> Your instructions:
All lines of the entries with "gates" in them must be listed.

> Study material:

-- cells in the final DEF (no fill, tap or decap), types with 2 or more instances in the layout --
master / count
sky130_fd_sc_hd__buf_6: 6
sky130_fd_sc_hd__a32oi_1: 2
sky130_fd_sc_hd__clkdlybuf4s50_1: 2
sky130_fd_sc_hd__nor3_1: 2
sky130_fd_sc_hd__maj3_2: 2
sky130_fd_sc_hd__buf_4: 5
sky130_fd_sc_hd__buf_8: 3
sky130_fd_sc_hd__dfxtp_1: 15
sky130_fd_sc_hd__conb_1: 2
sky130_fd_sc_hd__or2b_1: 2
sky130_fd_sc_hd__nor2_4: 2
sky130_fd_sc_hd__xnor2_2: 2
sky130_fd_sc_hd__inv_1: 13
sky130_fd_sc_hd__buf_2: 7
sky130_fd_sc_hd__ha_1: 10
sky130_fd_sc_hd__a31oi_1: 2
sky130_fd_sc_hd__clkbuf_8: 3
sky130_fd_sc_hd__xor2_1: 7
==> flow/config.mk <==
export PLATFORM = sky130hd
export DESIGN_NAME = seg_7_2_5bit
export DESIGN_NICKNAME = seg_7_2_5bit
export VERILOG_FILES = /design/flow/design.v
export SDC_FILE = /design/flow/constraint.sdc
export NUM_CORES = 4
export LEC_CHECK = 1
export CORE_AREA = 10 10 70 70
export DIE_AREA = 0 0 80 80
==> flow/constraint.sdc <==
current_design seg_7_2_5bit

set clk_period 1.0
set clk_io_pct 0.2

create_clock -name clk0 -period $clk_period [get_ports {clock}]

set non_clock_inputs [all_inputs -no_clocks]
set_input_delay [expr $clk_period * $clk_io_pct] -clock clk0 $non_clock_inputs
set_output_delay [expr $clk_period * $clk_io_pct] -clock clk0 [all_outputs]
==> flow/design.v <==
module cnt(clk, outclk);
input clk;
output outclk;
wire [3:0] wclk;
cnt8 U0 (clk, wclk[0]);
cnt8 U1 (wclk[0], wclk[1]);
cnt8 U2 (wclk[1], wclk[2]);
cnt8 U3 (wclk[2], wclk[3]);
cnt8 U4 (wclk[3], outclk);
endmodule
module cnt8 (clock_c, outclock_c);
input clock_c;
output outclock_c;
reg [2:0] count;
reg wclock;
always@ (posedge clock_c)
	count=count+3'b001;
always@ (count)
begin
wclock = 1'b0;
if (count >=3'b100)
	wclock =~wclock;
else
	wclock = wclock;
end
assign outclock_c = wclock;
endmodule
module mux2to1(a, i0, i1, z);
input a, i0, i1;
output z;
assign z = (~a&i0) | (a&i1);
endmodule
module seg_7(A, a, b, c, d, e, f, g, com);
input [3:0] A;
output a, b, c, d, e, f, g;
output [3:0] com;
assign a = A[3]|A[1]|(A[2]& A[0])|(~A[2]&~A[0]);
assign b = ~A[2]|(A[1]& A[0])|(~A[1]&~A[0]);
assign c = A[2]|~A[1]|A[0];
assign d = A[3]|(A[1]&~A[0])|(~A[2]&A[1])|(~A[2]&~A[0])|(A[2]&~A[1]&A[0]);
assign e = (~A[2]&~A[0])|(A[1]&~A[0]);
assign f = A[3]|(~A[1]&~A[0])|(A[2] &~A[1])|(A[2]&~A[0]);
assign g = A[3]|(A[2]&~A[1])|(~A[2]&A[1])|(A[1]&~A[0]);
assign com=4'b0001;
endmodule
module seg_7_2_5bit(A, clock, com, data_out);
input [4:0] A;
input clock;
output [3:0] com;
output [6:0] data_out;
wire [6:0] data_w1, data_w2;
wire wclock;
cnt C1 (clock, wclock);
seg_7 LSD(a, data_w1[0], data_w1[1], data_w1[2], data_w1[3], data_w1[4], data_w1[5], data_w1[6]);
seg_7 MSD(a, data_w2[0], data_w2[1], data_w2[2], data_w2[3], data_w2[4], data_w2[5], data_w2[6]);
mux2to1 M1 (wclock, data_w1[0], data_w2[0], data_out[0]);
mux2to1 M2 (wclock, data_w1[1], data_w2[1], data_out[1]);
mux2to1 M3 (wclock, data_w1[2], data_w2[2], data_out[2]);
mux2to1 M4 (wclock, data_w1[3], data_w2[3], data_out[3]);
mux2to1 M5 (wclock, data_w1[4], data_w2[4], data_out[4]);
mux2to1 M6 (wclock, data_w1[5], data_w2[5], data_out[5]);
mux2to1 M7 (wclock, data_w1[6], data_w2[6], data_out[6]);
mux2to1 M8 (wclock, 1'b1, 1'b0, com[3]);
mux2to1 M9 (wclock, 1'b0, 1'b1, com[2]);
assign com[1:0] = 2'b00;
endmodule
==> flow/run.sh <==
#!/bin/bash
# OpenROAD 26Q1-2900-gdf79404cd8, Yosys 0.63+post, stock flow scripts
make -C /OpenROAD-flow-scripts/flow DESIGN_CONFIG=/design/flow/config.mk WORK_HOME=/design/flow/orfs finish
==> run summary <==
run metrics: Die H=80 um, H-tree levels=1, GR Util All Layers=0.01889, largest net degree at the start of global routing=5, chip area=6400 um^2, Critical Path Fanout Max=2, fmax=1289 MHz, Residual DRC=0, #FFs+latches synth=15, WS Path Type=flop to flop, floorplan-stage core utilization=0.1813, CP Capture Point=C1.U0.count[1], crit-path cells=inv_1 -> ha_1, Latency at later pin=approximately 0.23 ns, vias in the first global route=between 200 and 300, Hold Crit Class=flop to flop, Setup Fix Bufs, Post-CTS=0, syn avg cell area=10.50 um^2, Placeable Area=3416 um^2, Final Skew=0.002323 ns, R2R depth=2, Seq/Total Area, Yosys=0.4848, Critical Path Sink Type=flop, CP startpoint kind=flop, Log Warnings=40, worst hold margin=0.4069 ns, Post-Syn Area=619.3 um^2, Worst R2R End=C1.U0.count[1], ys cells=59, Area Growth Syn to Fin=4.647%, Worst EP arrival=0.89 ns, cycle use final=0.7759, WL per Instance=about 5.6 um, yosys stat area=619.3 um^2, first-pass GRT wire length=1048 um, final design utilization=0.1897, Post-Synthesis Cells=59, RD Place Congestion=0.6758, root buf cell=clkbuf_4, YS warnings=5, Pleak=~0.34 nW, Cell Rows=21, Max-cap violations=0, flop-to-flop setup slack=about 0.22 ns, maximum vdd drop=between 0.4 and 0.5 mV, fin. max-slew vios=0, unrepaired setup endpoints after global routing=no, endpoints left unconstrained=14, initial antenna violation count=0, Boundary Pins=17, ANT nets after route=0, CTS resizes=0, Unique cell types=7, clock transition at the registers of the reported paths=0.04 ns, die x size=~80 um, Via Count=260, 1st-iter DRT viols=1, Worst EP required=approximately 1.1 ns, Pwr Density=509.3 nW/um^2, status=complete, no violations, fillers=370, Num CTS Buffers=3, Fin. Hold Viols=0, minimum period implied by the final worst setup slack=0.7759 ns, antenna cells=0, hold buffers post-CTS=0, slowest stage cell, crit path=dfxtp_1, Crit path max-delay family=flip-flops, WP buf/inv=1, gr ovfl total=0, TritonRoute pass-1 iters=2, Worst Setup SP=C1.U0.count[0], drt via density=2.549, Critical Path Stages=2, layout cells sized above 1=0.05357, slowest stage delay, CP=0.33 ns, final setup violation count=0, CTS max path bufs=2, drt total wl=567 um, Port Buffers=2, RR Startpoint=C1.U0.count[0], CTS tree=built, register pins left without a clock=12, dpl hpwl=509 um, final setup TNS=0 ns
## worst reg2reg max path: stages (launching register included)
cell	delay [ns]
dfxtp_1	0.33
inv_1	0.06
ha_1	0.28
## cell families (layout without fill, tap and decap cells)
kind of cell               Yosys count  count (layout)  synth area share
DFF                                 15              15            0.4849
other                                2               9           0.01213
adders and majority gates           10              10            0.2020
buffers and inverters               27              17            0.2303
xor gates and xnor gates             5               5           0.07070
## flip-flops by register name, indices dropped and copies added (netlist names)
| signal | flops |
|---|---|
| C1.U1.count | 3 |
| C1.U4.count | 3 |
| C1.U0.count | 3 |
| C1.U3.count | 3 |
| C1.U2.count | 3 |
## metrics by stage
| step | setup slack [ns] | total power (W) | instances | cell area (um^2) |
|---|---|---|---|---|
| 2_1_floorplan | 0.2608 | 0.0001471 | 66 | 645.6 |
| 3_3_place_gp | 0.2525 | 0.0001261 | 98 | 621.8 |
| 3_5_place_dp | 0.2241 | 0.0001254 | 98 | 621.8 |
| 4_1_cts | 0.2141 | 0.0003460 | 102 | 648.1 |
| 5_1_grt | 0.1788 | 0.0003509 | 102 | 648.1 |
| 6_report | 0.2241 | 0.0003301 | 102 | 648.1 |
## power breakdown
group	total, W	switching [W]	leakage (nW)	internal (W)
clock network	0.000208	0.0000585	0.0150	0.000149
logic	0.00000192	0.00000192	0.201	0
registers	0.000120	0	0.121	0.000120
total	0.000330	0.0000604	0.337	0.000270
## synth_stat cells
cell type / number / area [um^2]
dfxtp_1: 15 / 300.3
xor2_1: 5 / 43.79
clkbuf_1: 5 / 18.77
conb_1: 2 / 7.510
ha_1: 10 / 125.1
buf_4: 11 / 82.58
inv_1: 11 / 41.29
## routing by layer
metal / global-route usage / wire [um] / up-vias
li1: - / - / 132
met1: 0.01561 / 199 / 125
met2: 0.03852 / 331 / 3
met3: 0.006818 / 36 / 0
met4: 0.007042 / 0 / 0
met5: 0 / 0 / -
## worst min-delay path by stage
stage / startpoint / to / depth (start not counted)
after CTS: C1.U0.count[0] / C1.U0.count[0] / 1
after global routing: C1.U0.count[0] / C1.U0.count[0] / 1
final: C1.U0.count[0] / C1.U0.count[0] / 1
## cell usage in the layout (no fill, tap or decap), drive strengths merged
cell type and n:
xor2 5, inv 11, dfxtp 15, ha 10
clkbuf 4, clkdlybuf4s50 2, conb 9
## final cells by class
class	instances	area (um^2)	area share
clock buffers	4	26.28	0.04054
inverters	11	41.29	0.06371
multi-input cells	24	202.7	0.3127
flip-flops and latches	15	300.3	0.4633
well taps	46	57.56	0.08880
repair buffers	2	20.02	0.03089
No activity file was given, so power comes from the tool's default toggle rates.
module comb (
    i_clk,
    i_data,
    i_ready,
    o_data,
    o_ready
    );
    parameter IW=2, OW=5, N=5;
    input wire i_clk;
    input wire i_ready;
    input wire signed [(IW-1):0] i_data;
    output reg signed [(OW-1):0] o_data;
    output reg o_ready = 1'b0;
    integer i;
    reg signed [(IW-1):0] delay_line [(N-1):0];
    always @(posedge i_clk) begin
        if (i_ready) begin
            delay_line[0] <= i_data;
            for (i=1; i<N; i=i+1) begin
                delay_line[i] <= delay_line[i-1];
            end
            o_data <= {{(OW-IW){i_data[IW-1]}}, i_data} - {{(OW-IW){delay_line[N-1][IW-1]}}, delay_line[N-1]};
            o_ready <= 1'b1;
        end else begin
            o_ready <= 1'b0;
        end
    end 
endmodule
module decimator (
    i_clk,
    i_data,
    i_ready,
    o_data,
    o_ready
    );
    parameter W=5, R=5;
    input wire i_clk;
    input wire i_ready;
    input wire signed [(W-1):0] i_data;
    output reg signed [(W-1):0] o_data;
    output reg o_ready = 1'b0;
    reg [31:0] i_ready_counter = 32'b0;
    always @(posedge i_clk) begin
        if (i_ready) begin
            i_ready_counter <= i_ready_counter + 1'b1;
        end
        if (i_ready_counter >= (R - 1)) begin
            i_ready_counter <= 32'b0;
            o_data <= i_data;
            o_ready <= 1'b1;
        end else begin
            o_ready <= 1'b0;
        end
    end
endmodule
module integrator (
    i_clk,
    i_data,
    i_ready,
    o_data,
    o_ready
    );
    parameter IW=2, OW=5;
    input wire i_clk;
    input wire i_ready;
    input wire signed [(IW-1):0] i_data;
    output wire signed [(OW-1):0] o_data;
    output reg o_ready = 1'b0;
    integer i;
    reg signed [(OW-1):0] accumulator = {OW{1'b0}};
    assign o_data = {{(OW-IW){i_data[IW-1]}}, i_data} + accumulator;
    always @(posedge i_clk) begin
        if (i_ready) begin
            accumulator <= o_data;
            o_ready <= 1'b1;
        end else begin
            o_ready <= 1'b0;
        end
    end 
endmodule
==> flow/run.sh <==
#!/bin/bash
# OpenROAD 26Q1-2900-gdf79404cd8, Yosys 0.63+post, stock flow scripts
make -C /OpenROAD-flow-scripts/flow DESIGN_CONFIG=/design/flow/config.mk WORK_HOME=/design/flow/orfs finish
==> flow/config.mk <==
export PLATFORM = sky130hd
export DESIGN_NAME = cic
export DESIGN_NICKNAME = cic
export VERILOG_FILES = /design/flow/design.v
export SDC_FILE = /design/flow/constraint.sdc
export NUM_CORES = 4
export LEC_CHECK = 1
export CORE_UTILIZATION = 40
==> flow/constraint.sdc <==
current_design cic

set clk_period 133.7
set clk_io_pct 0.2

create_clock -name clk0 -period $clk_period [get_ports {i_clk}]

set non_clock_inputs [all_inputs -no_clocks]
set_input_delay [expr $clk_period * $clk_io_pct] -clock clk0 $non_clock_inputs
set_output_delay [expr $clk_period * $clk_io_pct] -clock clk0 [all_outputs]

> The completed task:
adders and majority gates           10              10            0.2020
xor gates and xnor gates             5               5           0.07070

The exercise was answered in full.